Effective and Light-Weight Deobfuscation and Semantic-Aware Attack Detection for PowerShell Scripts

In recent years, PowerShell is increasingly reported to appear in a variety of cyber attacks ranging from advanced persistent threat, ransomware, phishing emails, cryptojacking, financial threats, to fileless attacks. However, since the PowerShell language is dynamic by design and can construct script pieces at different levels, state-of-the-art static analysis based PowerShell attack detection approaches are inherently vulnerable to obfuscations. To overcome this challenge, in this paper we design the first effective and light-weight deobfuscation approach for PowerShell scripts. To address the challenge in precisely identifying the recoverable script pieces, we design a novel subtree-based deobfuscation method that performs obfuscation detection and emulation-based recovery at the level of subtrees in the abstract syntax tree of PowerShell scripts.

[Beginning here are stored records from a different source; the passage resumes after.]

==> src/rtl/button_bank_debouncer.sv <==
// Bank of independent button channels: 2-flop synchronizer, stability-count
// debounce, edge pulses and short/long/auto-repeat press classification.

module button_bank_debouncer_lane #(
    parameter int unsigned DEBOUNCE_CYC = 1000000,
    parameter int unsigned LONG_CYC     = 50000000,
    parameter int unsigned REPEAT_CYC   = 10000000,
    parameter bit          RPT_EN       = 1'b0
) (
    input  logic clk,
    input  logic reset,
    input  logic btn,
    output logic btn_state,
    output logic btn_pedge,
    output logic btn_nedge,
    output logic btn_short,
    output logic btn_long,
    output logic btn_rpt
);
    localparam int DB_W   = $clog2(DEBOUNCE_CYC + 1);
    localparam int HOLD_W = $clog2(LONG_CYC + 1);
    localparam int RPT_W  = $clog2(REPEAT_CYC + 1);

    typedef enum logic [1:0] {IDLE, PRESSED, LONG} fsm_t;

    logic [1:0]        sync_q;
    logic              s;
    logic [DB_W-1:0]   db_cnt_q, db_cnt_d;
    logic              state_d;
    logic              db_hit, rise, fall;
    fsm_t              fsm_q, fsm_d;
    logic [HOLD_W-1:0] hold_q, hold_d;
    logic [RPT_W-1:0]  rpt_cnt_q, rpt_cnt_d;
    logic              short_d, long_d, rpt_d;

    assign s = sync_q[1];

    // A level change is accepted only after DEBOUNCE_CYC consecutive mismatches.
    always_comb begin
        db_hit   = (s != btn_state) && (db_cnt_q == DB_W'(DEBOUNCE_CYC - 1));
        state_d  = db_hit ? s : btn_state;
        db_cnt_d = db_cnt_q + 1'b1;
        if (s == btn_state || db_hit)
            db_cnt_d = '0;
        rise = state_d & ~btn_state;
        fall = ~state_d & btn_state;
    end

    always_comb begin
        fsm_d     = fsm_q;
        hold_d    = hold_q;
        rpt_cnt_d = rpt_cnt_q;
        short_d   = 1'b0;
        long_d    = 1'b0;
        rpt_d     = 1'b0;
        case (fsm_q)
            IDLE: begin
                if (rise) begin
                    fsm_d  = PRESSED;
                    hold_d = '0;
                    rpt_d  = RPT_EN;
                end
            end
            PRESSED: begin
                // Release wins over reaching the long threshold on the same edge.
                if (fall) begin
                    fsm_d   = IDLE;
                    short_d = 1'b1;
                end else if (hold_q == HOLD_W'(LONG_CYC - 2)) begin
                    fsm_d     = LONG;
                    hold_d    = hold_q + 1'b1;
                    rpt_cnt_d = '0;
                    long_d    = 1'b1;
                    rpt_d     = RPT_EN;
                end else begin
                    hold_d = hold_q + 1'b1;
                end
            end
            LONG: begin
                if (fall) begin
                    fsm_d = IDLE;
                end else begin
                    if (hold_q != HOLD_W'(LONG_CYC))
                        hold_d = hold_q + 1'b1;
                    if (rpt_cnt_q == RPT_W'(REPEAT_CYC - 1)) begin
                        rpt_cnt_d = '0;
                        rpt_d     = RPT_EN;
                    end else begin
                        rpt_cnt_d = rpt_cnt_q + 1'b1;
                    end
                end
            end
            default: fsm_d = IDLE;
        endcase
    end

    always_ff @(posedge clk) begin
        if (reset) begin
            sync_q    <= '0;
            db_cnt_q  <= '0;
            btn_state <= 1'b0;
            fsm_q     <= IDLE;
            hold_q    <= '0;
            rpt_cnt_q <= '0;
            btn_pedge <= 1'b0;
            btn_nedge <= 1'b0;
            btn_short <= 1'b0;
            btn_long  <= 1'b0;
            btn_rpt   <= 1'b0;
        end else begin
            sync_q    <= {sync_q[0], btn};
            db_cnt_q  <= db_cnt_d;
            btn_state <= state_d;
            fsm_q     <= fsm_d;
            hold_q    <= hold_d;
            rpt_cnt_q <= rpt_cnt_d;
            btn_pedge <= rise;
            btn_nedge <= fall;
            btn_short <= short_d;
            btn_long  <= long_d;
            btn_rpt   <= rpt_d;
        end
    end
endmodule
<file path="config.mk">
export PLATFORM = sky130hd
export DESIGN_NAME = spi_shift_engine
export DESIGN_NICKNAME = d
export VERILOG_FILES = /design/src/rtl/spi_pkg.sv /design/src/rtl/spi_clk_tick.sv /design/src/rtl/spi_shift_engine.sv
export SDC_FILE = /design/constraint.sdc
export NUM_CORES = 1
export LEC_CHECK = 0
export ABC_CLOCK_PERIOD_IN_PS = 4100
export BUFFER_PORTS_ARGS = -buffer_cell sky130_fd_sc_hd__buf_2
export CORE_UTILIZATION = 40
export CTS_CLUSTER_DIAMETER = 40
export DETAILED_ROUTE_END_ITERATION = 10
export GPL_ROUTABILITY_DRIVEN = 0
export SLEW_MARGIN = 25
export SYNTH_ARGS = -nofsm -noshare
export SYNTH_HDL_FRONTEND = slang
export SYNTH_SLANG_ARGS = --single-unit
export TNS_END_PERCENT = 100
</file>
<file path="constraint.sdc">
create_clock -name FCLK_CLK0 -period 4.1 [get_ports FCLK_CLK0]
set_input_delay 0.82 -clock FCLK_CLK0 [delete_from_list [all_inputs] [get_ports FCLK_CLK0]]
set_output_delay 0.82 -clock FCLK_CLK0 [all_outputs]
set_load 0.02 [all_outputs]
</file>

Building upon the new deobfuscation method, we are able to further design the first semantic-aware PowerShell attack detection system. To enable semantic-based detection, we leverage the classic objective-oriented association mining algorithm and newly identify 31 semantic signatures for PowerShell attacks. We perform an evaluation on a collection of 2342 benign samples and 4141 malicious samples, and find that our deobfuscation method takes less than 0.5 seconds on average and meanwhile increases the similarity between the obfuscated and original scripts from only 0.5% to around 80%, which is thus both effective and light-weight. In addition, with our deobfuscation applied, the attack detection rates for Windows Defender and VirusTotal increase substantially from 0.3% and 2.65% to 75.0% and 90.0%, respectively. Furthermore, when our deobfuscation is applied, our semantic-aware attack detection system outperforms both Windows Defender and VirusTotal with a 92.3% true positive rate and a 0% false positive rate on average.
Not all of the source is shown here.